**DATA IN THIS EXERCISE:**
=-=-=
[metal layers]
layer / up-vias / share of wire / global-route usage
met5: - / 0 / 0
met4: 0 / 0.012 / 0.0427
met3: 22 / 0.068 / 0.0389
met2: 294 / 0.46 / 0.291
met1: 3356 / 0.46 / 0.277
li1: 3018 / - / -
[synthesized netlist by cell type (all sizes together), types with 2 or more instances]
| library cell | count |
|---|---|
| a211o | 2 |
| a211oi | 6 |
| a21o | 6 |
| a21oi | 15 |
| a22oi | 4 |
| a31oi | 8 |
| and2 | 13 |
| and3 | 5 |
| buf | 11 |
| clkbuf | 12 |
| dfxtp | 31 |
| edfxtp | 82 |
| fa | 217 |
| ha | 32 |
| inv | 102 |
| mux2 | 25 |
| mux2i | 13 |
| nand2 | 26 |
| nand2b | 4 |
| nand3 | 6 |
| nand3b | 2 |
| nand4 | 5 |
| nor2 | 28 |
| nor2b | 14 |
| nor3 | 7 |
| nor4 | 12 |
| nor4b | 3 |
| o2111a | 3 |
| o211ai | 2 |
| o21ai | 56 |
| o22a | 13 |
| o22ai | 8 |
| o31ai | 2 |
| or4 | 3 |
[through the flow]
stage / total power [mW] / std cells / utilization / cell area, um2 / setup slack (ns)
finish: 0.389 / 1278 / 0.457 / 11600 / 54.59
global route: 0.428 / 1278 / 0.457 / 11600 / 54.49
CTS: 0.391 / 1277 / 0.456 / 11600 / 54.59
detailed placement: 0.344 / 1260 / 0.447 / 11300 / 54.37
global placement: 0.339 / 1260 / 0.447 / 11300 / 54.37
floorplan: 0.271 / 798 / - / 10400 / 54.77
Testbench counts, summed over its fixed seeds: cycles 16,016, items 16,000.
From an optimization exercise on the open Yosys and OpenROAD flow, aimed at small area, a short achievable clock period and few clock cycles per item; shortcuts taken in it are not production practice. No functional check of the RTL was part of any run shown here. Power is estimated from default activity; no workload was simulated.

[flow/design.v]
module sps_eval (
    input  wire        clk,
    input  wire        rst,           
    input  wire        in_valid,
    output wire        in_ready,
    input  wire [58:0] disc_in,       
    input  wire [42:0] amul_in,       
    input  wire [15:0] pos_in,        
    input  wire [27:0] v0_in,         
    input  wire [30:0] tmul_in,       
    output reg         out_valid,
    output reg  [1:0]  err_out,       
    output wire [57:0] disc_out,      
    output wire [31:0] delta_out      
);
    localparam [1:0] E_OK    = 2'd0;
    localparam [1:0] E_RANGE = 2'd1;
    localparam [1:0] E_DIV0  = 2'd2;
    localparam [1:0] E_NEG   = 2'd3;
    localparam [1:0] P_IDLE = 2'd0;
    localparam [1:0] P_ADD  = 2'd1;
    localparam [1:0] P_SQRT = 2'd2;
    localparam [1:0] P_FULL = 2'd3;
    reg [1:0]  s1;
    reg [3:0]  c1;
    reg [57:0] rad;       
    reg [27:0] rem;       
    reg [28:0] root;      
    reg [15:0] pos1;
    reg [27:0] v01;
    reg [30:0] tmul1;
    reg        neg1, big1;
    reg        rdy;       
    assign in_ready = rdy;
    function [59:0] sq_step;              
        input [29:0] r;
        input [28:0] s;
        input [1:0]  t;
        reg   [31:0] rs;
        reg   [32:0] df;
        begin
            rs = {r, t};
            df = {1'b0, rs} - {2'b00, s[28:0], 2'b01};
            if (!df[32]) sq_step = {df[29:0], s[27:0], 1'b1};
            else         sq_step = {rs[29:0], s[27:0], 1'b0};
        end
    endfunction
    wire [60:0] d_ex;
    wire        d_co;
    add_bk #(61) u_dadd ({{3{root[15]}}, rad[57:0]}, {{18{root[14]}}, root[14:0], rem[27:0]}, 1'b0, d_ex, d_co);
    wire d_neg = d_ex[60];
    wire d_big = !d_ex[60] && d_ex[58];
    wire [57:0] d = d_ex[57:0];
    wire [59:0] a1 = sq_step(30'd0, 29'd0, d[57:56]);
    wire [59:0] a2 = sq_step(a1[59:29], a1[28:0], d[55:54]);
    wire [59:0] a3 = sq_step(a2[59:29], a2[28:0], d[53:52]);
    wire [32:0] sx  = {1'b0, rem, rad[57:54]};
    wire [32:0] nr3 = {{3{1'b1}}, ~root[26:0], 3'b111};
    wire [32:0] nr4 = {{2{1'b1}}, ~root[26:0], 4'b1100};
    wire [32:0] nr8 = {{2{1'b1}}, ~root[26:0], 4'b1000};
    wire [32:0] sd1 = sx + nr3;
    wire [32:0] sd2 = sx + nr4;
    wire [32:0] scs = sx ^ nr8 ^ nr3;
    wire [32:0] scc = (sx & nr8) | (sx & nr3) | (nr8 & nr3);
    wire [32:0] sd3 = scs + {scc[31:0], 1'b0};
    wire        sg1 = !sd1[32], sg2 = !sd2[32], sg3 = !sd3[32];
    wire [27:0] srem_nx = sg3 ? sd3[27:0] : sg2 ? sd2[27:0] : sg1 ? sd1[27:0] : sx[27:0];
    wire [28:0] root_nx = {root[26:0], sg2, sg3 | (sg1 & !sg2)};
    wire        side_take = (d_neg || d_big || pos1 == 16'd0) && !side_v;
    reg         side_v;
    reg  [57:0] side_d;
    reg  [1:0]  side_e;
    wire [29:0] vsum;
    wire        vs_co;
    add_bk #(30) u_vsum ({2'b00, v01}, {1'b0, root}, 1'b0, vsum, vs_co);
    wire        pz   = (pos1 == 16'd0);
    wire        div0 = (vsum[29:1] == 29'd0);
    always @(posedge clk) begin
        if (rst) begin
            s1  <= P_IDLE;
            rdy <= 1'b1;
        end else begin
            case (s1)
                P_ADD: begin
                    s1  <= side_take ? P_IDLE : P_SQRT;
                    rdy <= side_take;
                end
                P_SQRT: begin
                    if (c1 == 4'd12) s1 <= P_FULL;
                    rdy <= (c1 == 4'd12);
                end
                default: begin
                    s1  <= in_valid ? P_ADD : P_IDLE;
                    rdy <= !in_valid;
                end
            endcase
        end
        c1 <= (s1 == P_SQRT) ? c1 + 4'd1 : 4'd0;
        case (s1)
            P_ADD: begin
                rad  <= {d[51:0], d[57:52]};
                rem  <= a3[56:29];
                root <= a3[28:0];
                neg1 <= d_neg;
                big1 <= d_big;
            end
            P_SQRT: begin
                rad  <= {rad[53:0], rad[57:54]};
                rem  <= srem_nx;
                root <= root_nx;
            end
            default: begin
                rad  <= disc_in[57:0];
                rem  <= amul_in[27:0];
                root <= {13'd0, disc_in[58], amul_in[42:28]};
            end
        endcase
        if (s1 == P_ADD && side_take) begin
            side_d <= d;
            side_e <= d_neg ? E_NEG : d_big ? E_RANGE : E_OK;
        end
        if (in_ready) begin
            pos1  <= pos_in;
            v01   <= v0_in;
            tmul1 <= tmul_in;
        end
    end
    wire handoff = (s1 == P_FULL);
    reg        busy2;
    reg [3:0]  c2;
    reg [57:0] disc2;
    reg [28:0] q2;
    reg [28:0] drem;
    reg [30:0] tmul2;
    reg [55:0] acc;
    reg [1:0]  qb;
    reg        rerr;
    assign disc_out  = disc2;
    assign delta_out = acc[55:24];
    wire [31:0] dx1 = {1'b0, drem, 2'b01};
    wire [31:0] nq1 = {{3{1'b1}}, ~q2};
    wire [31:0] nq2 = {{2{1'b1}}, ~q2, 1'b1};
    wire [31:0] dcs = dx1 ^ nq1 ^ nq2;
    wire [31:0] dcc = (dx1 & nq1) | (dx1 & nq2) | (nq1 & nq2);
    wire [31:0] dd1, dd2, dd3;
    wire        dc1, dc2, dc3;
    add_bk #(32) u_dd1 (dx1, nq1, 1'b0, dd1, dc1);
    add_bk #(32) u_dd2 (dx1, nq2, 1'b0, dd2, dc2);
    add_bk #(32) u_dd3 (dcs, {dcc[30:0], 1'b1}, 1'b0, dd3, dc3);
    wire        dg1 = !dd1[31], dg2 = !dd2[31], dg3 = !dd3[31];
    wire [28:0] drem_nx = dg3 ? dd3[28:0] : dg2 ? dd2[28:0] : dg1 ? dd1[28:0] : {drem[26:0], 2'b00};
    wire [1:0]  dq_nx   = {dg2, dg3 | (dg1 & !dg2)};
    wire [55:0] ma  = {acc[53:0], 2'b00};
    wire [55:0] mb  = qb[1] ? {24'd0, tmul2, 1'b0} : 56'd0;
    wire [55:0] mc  = qb[0] ? {25'd0, tmul2} : 56'd0;
    wire [55:0] mcs = ma ^ mb ^ mc;
    wire [55:0] mcc = (ma & mb) | (ma & mc) | (mb & mc);
    wire [55:0] acc_nx;
    wire        acc_co;
    add_bk #(56) u_acc (mcs, {mcc[54:0], 1'b0}, 1'b0, acc_nx, acc_co);
    wire skip = neg1 | big1 | pz | div0;
    wire drain = side_v && !busy2;
    always @(posedge clk) begin
        if (rst) begin
            busy2     <= 1'b0;
            out_valid <= 1'b0;
            side_v    <= 1'b0;
        end else begin
            out_valid <= 1'b0;
            if (s1 == P_ADD && side_take)
                side_v <= 1'b1;
            else if (drain && !handoff)
                side_v <= 1'b0;
            if (handoff) begin
                busy2     <= !skip;
                out_valid <= skip;
            end else if (busy2 && c2 == 4'd13) begin
                busy2     <= 1'b0;
                out_valid <= 1'b1;
            end else if (drain) begin
                out_valid <= 1'b1;
            end
        end
        if (handoff) begin
            c2    <= 4'd0;
            disc2 <= (neg1 || big1) ? 58'd0 : rad;
            q2    <= vsum[29:1];
            drem  <= {3'd0, pos1, 10'd0};
            tmul2 <= tmul1;
            acc   <= 56'd0;
            qb    <= 2'b00;
            rerr  <= 1'b0;
            err_out <= neg1 ? E_NEG : big1 ? E_RANGE : pz ? E_OK : div0 ? E_DIV0 : E_OK;
        end else if (drain) begin
            disc2   <= side_e[0] ? 58'd0 : side_d;
            err_out <= side_e;
            acc     <= 56'd0;
        end else begin
            c2   <= c2 + 4'd1;
            drem <= drem_nx;
            qb   <= dq_nx;
            if (c2 == 4'd0 && dg2) begin
                rerr    <= 1'b1;
                err_out <= E_RANGE;
            end
            if (!rerr)
                acc <= acc_nx;
        end
    end
endmodule
module add_bk #(parameter W = 8) (
    input  wire [W-1:0] a,
    input  wire [W-1:0] b,
    input  wire         ci,
    output wire [W-1:0] y,
    output wire         co
);
    function integer lg2;
        input integer n;
        begin
            lg2 = 0;
            while ((1 << lg2) < n) lg2 = lg2 + 1;
        end
    endfunction
    localparam L = lg2(W);
    reg [W-1:0] g, p, px;
    integer i, k;
    always @* begin
        px = a ^ b;
        g  = a & b;
        g[0] = (a[0] & b[0]) | (px[0] & ci);
        p  = px;
        for (k = 0; k < L; k = k + 1) begin
            for (i = (2 << k) - 1; i < W; i = i + (2 << k)) begin
                g[i] = g[i] | (p[i] & g[i-(1<<k)]);
                p[i] = p[i] & p[i-(1<<k)];
            end
        end
        for (k = L - 1; k > 0; k = k - 1) begin
            for (i = 3*(1 << (k-1)) - 1; i < W; i = i + (1 << k)) begin
                g[i] = g[i] | (p[i] & g[i-(1<<(k-1))]);
                p[i] = p[i] & p[i-(1<<(k-1))];
            end
        end
    end
    assign y  = px ^ {g[W-2:0], ci};
    assign co = g[W-1];
endmodule
[flow/flow/run.sh]
#!/bin/bash
set -euo pipefail
export BUFFER_PORTS_ARGS="-buffer_cell sky130_fd_sc_hd__buf_1"
export SETUP_SLACK_MARGIN=5.0
bash standard.sh > standard_flow.log 2>&1
[flow/standard.sh]
#!/bin/bash
# synth_recipe.tcl (not shown) runs the flow's synth.tcl, then flattens the netlist and writes it again
# the make line also repeats each setting of config.mk as NAME=value (left out here)
make -C /OpenROAD-flow-scripts/flow DESIGN_CONFIG=/design/flow/config.mk WORK_HOME=/design/flow/orfs CLKGATE_MAP_FILE= SYNTH_SCRIPT=/design/flow/synth_recipe.tcl "${@:-finish}"
[flow/config.mk]
export PLATFORM = sky130hd
export DESIGN_NAME = sps_eval
export DESIGN_NICKNAME = sps_eval
export VERILOG_FILES = /design/flow/design.v
export SDC_FILE = /design/flow/constraint.sdc
export NUM_CORES = 4
export LEC_CHECK = 0
export CAP_MARGIN = 0
export CORE_MARGIN = 2
export CORE_UTILIZATION = 70
export CTS_BUF_LIST = sky130_fd_sc_hd__clkbuf_4 sky130_fd_sc_hd__clkbuf_8
export PLACE_DENSITY = 0.85
export SLEW_MARGIN = 0
[flow/constraint.sdc]
create_clock -name core_clock -period 10.0 [get_ports {clk}]
set_input_delay 2.0000 -clock core_clock [delete_from_list [all_inputs] [get_ports {clk}]]
set_output_delay 2.0000 -clock core_clock [all_outputs]
set_load 0.01 [all_outputs]
==> reports/qor.txt, run 1 <==
Worst-margin pin slew = 1190 ps
Initial antenna violation count = 5
Max Cap Viol = 0
Synth unique cells = 86
Crit path buffers/inverters = 2
Final period util = 0.555
Element type at the critical path end = flop
Seq cells post-synth = 474
Syn_area_per_cell = 10.2 sq um
Largest net degree at the start of global routing = 92
Static leakage = 0.0161 uW
Setup CP Type = reg2reg
Root buffer cell = clkbuf_8
Routed wire length = 111000 um
Utilization after layout = 0.804
Fin crit period = 5550 ps
Worst Skew = 39.5 ps
Final Slew Violations = 0
IO buf count = 273
Cell taking the most area after synthesis = edfxtp_1
R2r setup slk = 4450 ps
Top area cells in the synthesized netlist = edfxtp_1 (25%), dfxtp_1 (12%), ha_1 (12%), fa_1 (11%), a21oi_1 (3.1%)
Setup TNS = 0 ps
Post-synthesis sequential area ratio = 0.367
Synth Flop Type = edfxtp_1
Clk sink count = 474
Worst path slowest cell = dfxtp_4
FMAX = 0.180 GHz
Vias in the first global route = 29263
Relative slew margins = 0.208
Top delay family on crit path = compound AO/OA/AOI/OAI gates
EDFF count, synth = 273
Worst hold-check path type = reg2reg
Die Width = 222 um
Fin worst setup slack = 4450 ps
Routed vias/inst = 6.83
H-tree depth = 3
Worst vdd ir = 0.211 mV
DR iter-0 viols = 3558
Area Growth Syn to Fin = 12.9%
Warnings from Yosys = 5
Layout cell share with drive strength beyond 1 = 0.108
Die height = 222 um
Die ar. = 49300 sq um
Dpl ws = 3640 ps
All-layer global routing usage = 0.434
IO Count = 274
Drc violations = 0
Power, Total = 10200 uW
# fillers = 2682
Cell Pwr Density = 271 nW/um^2
Core ar. = 46800 sq um
Post-Place Cells = 4036
CTS tree = built
Synth top cells by count = ha_1 (319), edfxtp_1 (273), nor2_1 (254), nand2_1 (236), inv_1 (232)
Final Non-Filler Cells = 4242
Final hold vios = 0
Most numerous cell in the Yosys netlist = ha_1
Max Buffers Root-to-Sink = 3
Ys async rst share = 0
CTS buffer count = 81
Run status = complete, no violations
Wire per inst = 26.2 um
Worst path required time = 10630 ps
Cell repeated most along the worst path = nand2_1
DR pass1 iterations = 8
Critical Path Source Type = flop
Syn nets = 3949
Crit Path Max Fanout = 6
Unrepaired setup endpoints after global routing = yes
Worst EP arrival = 6180 ps
Grt total ovfl = 0
Setup violations, final = 0
CTS clock-pin slew for the worst setup and hold paths = 70 ps
Worst path max stage delay = 360 ps
Rows = 79
Final #Nets = 4237
DP Wirelength = 75100 um
Synth Instances = 3269
DR vias = 28971
Post-synth top area share = 0.246
Initial Util = 0.712
Mapped cell area = 33300 sq um
First-pass GRT wire length = 165000 um
Worst-Skew Late Latency = 730 ps
RePlAce Congestion = 1.02
Antenna Nets Post-Route = 0
==> metal layers <==
metal  share of wire  track usage  vias up  wire [um]
li1                -            -    12352          -
met1            0.36        0.526    13930      39500
met2            0.46        0.711     2068      51600
met3            0.10       0.0971      619      11400
met4           0.077        0.264        2       8540
met5        0.000099            0        -         11
==> cell usage in the layout (no fill, tap or decap), types with 19 or more instances in the layout <==
| cell | netlist | layout |
|---|---|---|
| xnor2_1 | 110 | 107 |
| fa_1 | 181 | 176 |
| a22oi_1 | 60 | 60 |
| o21ai_0 | 190 | 178 |
| o211ai_1 | 28 | 28 |
| buf_1 | 7 | 273 |
| and2_1 | 75 | 75 |
| mux2i_1 | 53 | 53 |
| nor3_1 | 37 | 35 |
| nand2b_1 | 25 | 25 |
| a21o_1 | 118 | 118 |
| buf_4 | 35 | 59 |
| dfxtp_2 | 0 | 19 |
| a22o_1 | 62 | 61 |
| o21bai_1 | 23 | 20 |
| nor2_1 | 254 | 244 |
| a211oi_1 | 21 | 19 |
| dfxtp_1 | 201 | 173 |
| clkbuf_8 | 0 | 98 |
| edfxtp_1 | 273 | 273 |
| nand3_1 | 29 | 29 |
| a21oi_1 | 206 | 192 |
| nand2_1 | 236 | 229 |
| xor2_1 | 76 | 74 |
| ha_1 | 319 | 308 |
| inv_1 | 232 | 227 |
| o21a_1 | 30 | 30 |
| clkbuf_4 | 0 | 26 |
| nand4_1 | 27 | 27 |
==> worst paths after layout <==
kind	from	depth (start not counted)	to
worst max register to register	rad[0]	29	rem[3]
worst max-delay path	rad[0]	29	rem[3]
worst min-delay path	tmul1[20]	0	tmul2[20]
worst min register to register	tmul1[20]	0	tmul2[20]
==> sequential cells by signal, indices dropped and copies added, names as in the netlist, 4 cells and up <==
register  count
acc          56
c1            4
c2            4
disc2        58
drem         29
pos1         16
q2           29
rad          58
rem          28
root         29
side_d       58
tmul1        31
tmul2        31
v01          28
==> layout make-up <==
cell class	count	area (sq um)	area share
repair buffers	342	1580	0.0420
inverters	233	883	0.0235
clock inverters	27	305	0.00812
clock buffers	124	1540	0.0411
well taps	607	759	0.0202
flip-flops and latches	474	12300	0.327
diodes	10	25.0	0.000665
multi-input cells	2425	20200	0.538
==> report_power, final <==
group	leakage (uW)	switching [uW]	internal (uW)
clock network	0.000985	910	1130
logic	0.0109	3030	2240
registers	0.00427	411	2470
==> timing repair <==
action | in CTS | in global routing
buffers inserted | 33 | 12
hold buffers | 0 | 0
gates resized for setup | 80 | 72
pin swaps | 48 | 48
endpoints found under the setup margin | 63 | 85
cloned | 0 | 0
endpoints found under the hold margin | 0 | 0
==> through the flow <==
step                hold slack (ps)  instance area (sq um)
floorplan                       400                  33500
global placement                401                  34800
detailed placement              405                  34800
CTS                             414                  37200
global route                    421                  37600
finish                          417                  37600
==> cell families after synthesis <==
group / count (synthesis) / synth area share
adders and majority gates: 500 / 0.229
xor gates and xnor gates: 186 / 0.0489
and+or+nand+nor: 777 / 0.108
AOI/OAI and AO/OA: 907 / 0.184
muxes: 55 / 0.0166
buffers and inverters: 370 / 0.0467
DFF: 474 / 0.367
==> inputs of run 2 (changes only) <==
--- a/flow/design.v
+++ b/flow/design.v
@@ -60,7 +60,9 @@
     wire [32:0] nr8 = {{2{1'b1}}, ~root[26:0], 4'b1000};
-    wire [32:0] sd1 = sx + nr3;
-    wire [32:0] sd2 = sx + nr4;
+    wire [32:0] sd1, sd2, sd3;
+    wire        sc1, sc2, sc3;
+    add_bk #(33) u_sd1 (sx, nr3, 1'b0, sd1, sc1);
+    add_bk #(33) u_sd2 (sx, nr4, 1'b0, sd2, sc2);
     wire [32:0] scs = sx ^ nr8 ^ nr3;
     wire [32:0] scc = (sx & nr8) | (sx & nr3) | (nr8 & nr3);
-    wire [32:0] sd3 = scs + {scc[31:0], 1'b0};
+    add_bk #(33) u_sd3 (scs, {scc[31:0], 1'b0}, 1'b0, sd3, sc3);
     wire        sg1 = !sd1[32], sg2 = !sd2[32], sg3 = !sd3[32];
==> run 2 against run 1 <==
Hold slack gained 4.0 ps. Sequential cell count is the same. Non-clock buffer count shrank 22. Power shrank 5.4%. Clock skew shrank 6.4 ps. Clock-buffer cell count shrank 7. First-iteration DRC count shrank 37%. Sequential share of layout area grew 0.93 points. Utilization shrank 1.7 points. Critical endpoint is now rem[17].
==> reports/qor.txt, run 2 <==
Die Width = 220 um (was 222 um)
Layout cell share with drive strength beyond 1 = 0.0874 (was 0.108)
Setup CP Type = reg2reg (unchanged)
Relative slew margins = 0.239 (was 0.208)
Most frequent cells in the layout = ha_1 (310), edfxtp_1 (273), buf_1 (273), inv_1 (233), fa_1 (214) (was ha_1 (308), edfxtp_1 (273), buf_1 (273), nor2_1 (244), nand2_1 (229))
EDFF count, synth = 273 (unchanged)
Switching share of total power = 0.419 (was 0.427)
Worst path max stage delay = 430 ps (was 360 ps)
Final #Nets = 4089 (was 4237)
DR iter-0 viols = 2229 (was 3558)
Clk pwr share = 0.196 (was 0.200)
Worst path slowest cell = fa_2 (was dfxtp_4)
Mapped cell area = 32700 sq um (was 33300 sq um)
Cell Pwr Density = 264 nW/um^2 (was 271 nW/um^2)
Fin worst setup slack = 4680 ps (was 4450 ps)
Final Slew Violations = 0 (unchanged)
Critical Path Source Type = flop (unchanged)
IO buf count = 273 (unchanged)
CTS tree = built (unchanged)
Rows = 79 (unchanged)
Worst path required time = 10540 ps (was 10630 ps)
Worst-margin pin slew = 1140 ps (was 1190 ps)
Worst EP arrival = 5860 ps (was 6180 ps)
Root buffer cell = clkbuf_8 (unchanged)
Fin crit period = 5320 ps (was 5550 ps)
Worst-Skew Late Latency = 680 ps (was 730 ps)
FMAX = 0.188 GHz (was 0.180 GHz)
Crit path buffers/inverters = 0 (was 2)
Syn nets = 3829 (was 3949)
Synth Instances = 3115 (was 3269)
Switching Power = 4040 uW (was 4350 uW)
Area Growth Syn to Fin = 11.4% (was 12.9%)
Final hold vios = 0 (unchanged)
Synth Flop Type = edfxtp_1 (unchanged)
Most numerous cell in the Yosys netlist = ha_1 (unchanged)
Initial Util = 0.706 (was 0.712)
First-pass GRT wire length = 145000 um (was 165000 um)
Seq cells post-synth = 474 (unchanged)
Routed wire length = 94700 um (was 111000 um)
Warnings from Yosys = 6 (was 5)
Worst Skew = 33.0 ps (was 39.5 ps)
Clk sink count = 474 (unchanged)
Max Buffers Root-to-Sink = 3 (unchanged)
DP Wirelength = 69400 um (was 75100 um)
Setup TNS = 0 ps (unchanged)
Antenna Nets Post-Route = 0 (unchanged)
Internal Power = 5600 uW (was 5830 uW)
Synth unique cells = 75 (was 86)
Largest net degree at the start of global routing = 88 (was 92)
Top area cells in the synthesized netlist = edfxtp_1 (25%), fa_1 (13%), dfxtp_1 (12%), ha_1 (12%), a21oi_1 (2.8%) (was edfxtp_1 (25%), dfxtp_1 (12%), ha_1 (12%), fa_1 (11%), a21oi_1 (3.1%))
Routed vias/inst = 6.46 (was 6.83)
Critical-path cell list = ha_4 > o211ai_1 > a21oi_4 > o41a_1 > a211o_4 > a21oi_4 > o21a_4 > nor3_4 > nor2_4 > o21a_1 > o21bai_2 > fa_2 > xor2_4 > nor2_2 > mux2i_1 > o21ai_1 > ha_1 > a21oi_2 > nand3_4 > and2_4 > a31oi_4 > nand2_2 > a21oi_1 > a2bb2oi_1
Die ar. = 48500 sq um (was 49300 sq um)
Final period util = 0.532 (was 0.555)
Wire per inst = 23.3 um (was 26.2 um)
Unrepaired setup endpoints after global routing = yes (unchanged)
Worst vdd ir = 0.417 mV (was 0.211 mV)
Seq pwr share = 0.297 (was 0.283)
Core ar. = 46400 sq um (was 46800 sq um)
CTS clock-pin slew for the worst setup and hold paths = 60 ps (was 70 ps)
IO Count = 274 (unchanged)
Top flop regs = disc2 x58, rad x58, side_d x58 (unchanged)
Syn_area_per_cell = 10.5 sq um (was 10.2 sq um)
Initial antenna violation count = 11 (was 5)
Synth top cells by count = ha_1 (317), edfxtp_1 (273), inv_1 (236), fa_1 (217), nor2_1 (214) (was ha_1 (319), edfxtp_1 (273), nor2_1 (254), nand2_1 (236), inv_1 (232))
Vias in the first global route = 26618 (was 29263)
All-layer global routing usage = 0.392 (was 0.434)
Logic gate share of total power = 0.508 (was 0.517)
Post-synthesis sequential area ratio = 0.373 (was 0.367)
CTS buffer count = 80 (was 81)
Max Cap Viol = 0 (unchanged)
Post-synth top area share = 0.250 (was 0.246)
Commonest non-fill, non-tap cell in the layout = ha_1 (unchanged)
Cell taking the most area after synthesis = edfxtp_1 (unchanged)
Drc violations = 0 (unchanged)
Grt total ovfl = 0 (unchanged)
Dpl ws = 3630 ps (was 3640 ps)
Die height = 220 um (was 222 um)
Crit Path Max Fanout = 6 (unchanged)
Cell repeated most along the worst path = a21oi_4 (was nand2_1)
Top delay family on crit path = compound AO/OA/AOI/OAI gates (unchanged)
Setup violations, final = 0 (unchanged)
RePlAce Congestion = 0.988 (was 1.02)
H-tree depth = 3 (unchanged)
Ys async rst share = 0 (unchanged)
DR pass1 iterations = 6 (was 8)
DR vias = 26210 (was 28971)
Worst hold-check path type = reg2reg (unchanged)
Element type at the critical path end = flop (unchanged)
Run status = complete, no violations (unchanged)
Static leakage = 0.0155 uW (was 0.0161 uW)
## run 2: changes by cell type after synthesis, sizes merged, moves of 10 or more
cell | previous run | this run
nor2 | 255 | 214
fa | 181 | 217
xnor2 | 110 | 81
a21o | 118 | 90
a21oi | 207 | 182
nand2 | 236 | 213
mux2i | 53 | 34
o21a | 30 | 49
a32oi | 3 | 19
o21ai | 198 | 182
a221o | 14 | 1
a22o | 62 | 74
mux2 | 2 | 12
## run 2: metal layers
layer	share of wire	global-route usage	vias to the layer above
met2	0.47	0.641	1392
met1	0.39	0.497	12821
met5	0.00038	0	-
met4	0.046	0.180	6
met3	0.094	0.0928	285
li1	-	-	11706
=-=-=
**EXERCISE REQUIREMENTS:** Which lines of the data above contain the string "localparam"? Copy each of them.

**OUTPUT OF THE TASK:**
    localparam [1:0] E_OK    = 2'd0;
    localparam [1:0] E_RANGE = 2'd1;
    localparam [1:0] E_DIV0  = 2'd2;
    localparam [1:0] E_NEG   = 2'd3;
    localparam [1:0] P_IDLE = 2'd0;
    localparam [1:0] P_ADD  = 2'd1;
    localparam [1:0] P_SQRT = 2'd2;
    localparam [1:0] P_FULL = 2'd3;
    localparam L = lg2(W);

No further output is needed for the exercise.